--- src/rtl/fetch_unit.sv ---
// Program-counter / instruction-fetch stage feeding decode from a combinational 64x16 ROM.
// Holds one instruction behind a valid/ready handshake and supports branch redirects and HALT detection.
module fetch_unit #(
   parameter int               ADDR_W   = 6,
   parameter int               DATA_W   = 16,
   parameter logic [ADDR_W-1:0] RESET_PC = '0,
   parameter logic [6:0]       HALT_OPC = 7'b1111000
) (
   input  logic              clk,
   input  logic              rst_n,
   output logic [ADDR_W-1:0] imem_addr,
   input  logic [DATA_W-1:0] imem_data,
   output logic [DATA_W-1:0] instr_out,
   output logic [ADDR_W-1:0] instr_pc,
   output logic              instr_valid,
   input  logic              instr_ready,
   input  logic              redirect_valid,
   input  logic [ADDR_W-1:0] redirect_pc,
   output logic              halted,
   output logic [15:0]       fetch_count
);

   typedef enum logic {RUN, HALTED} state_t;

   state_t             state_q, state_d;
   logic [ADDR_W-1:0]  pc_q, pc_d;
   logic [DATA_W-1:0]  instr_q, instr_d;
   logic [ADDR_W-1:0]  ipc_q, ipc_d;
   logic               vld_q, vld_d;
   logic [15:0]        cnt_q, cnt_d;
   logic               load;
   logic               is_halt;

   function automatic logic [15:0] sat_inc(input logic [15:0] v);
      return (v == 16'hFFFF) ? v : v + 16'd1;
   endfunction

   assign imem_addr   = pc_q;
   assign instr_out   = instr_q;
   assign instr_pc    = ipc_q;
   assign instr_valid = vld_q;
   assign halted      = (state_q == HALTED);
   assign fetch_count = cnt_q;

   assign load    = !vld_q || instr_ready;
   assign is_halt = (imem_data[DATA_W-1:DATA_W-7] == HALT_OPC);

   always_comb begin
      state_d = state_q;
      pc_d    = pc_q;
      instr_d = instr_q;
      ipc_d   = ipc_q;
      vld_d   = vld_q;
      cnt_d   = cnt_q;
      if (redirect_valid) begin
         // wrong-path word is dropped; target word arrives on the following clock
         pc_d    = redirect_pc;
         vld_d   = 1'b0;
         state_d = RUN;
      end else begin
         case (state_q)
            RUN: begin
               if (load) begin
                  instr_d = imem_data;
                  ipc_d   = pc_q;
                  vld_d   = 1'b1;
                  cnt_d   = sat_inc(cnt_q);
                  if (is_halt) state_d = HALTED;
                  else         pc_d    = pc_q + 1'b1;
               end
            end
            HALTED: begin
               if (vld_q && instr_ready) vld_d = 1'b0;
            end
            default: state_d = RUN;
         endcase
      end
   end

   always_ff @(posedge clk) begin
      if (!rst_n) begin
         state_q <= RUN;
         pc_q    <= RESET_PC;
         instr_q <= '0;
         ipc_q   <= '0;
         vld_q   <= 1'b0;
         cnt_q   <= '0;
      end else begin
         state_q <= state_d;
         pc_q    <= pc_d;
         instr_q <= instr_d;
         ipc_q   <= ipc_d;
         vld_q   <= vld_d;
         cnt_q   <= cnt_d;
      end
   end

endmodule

◇ ◇ ◇ ◇ ◇

-- The problem --
Extract all lines of the records above that include "output".

-- Response area --
   output logic [ADDR_W-1:0] imem_addr,
   output logic [DATA_W-1:0] instr_out,
   output logic [ADDR_W-1:0] instr_pc,
   output logic              instr_valid,
   output logic              halted,
   output logic [15:0]       fetch_count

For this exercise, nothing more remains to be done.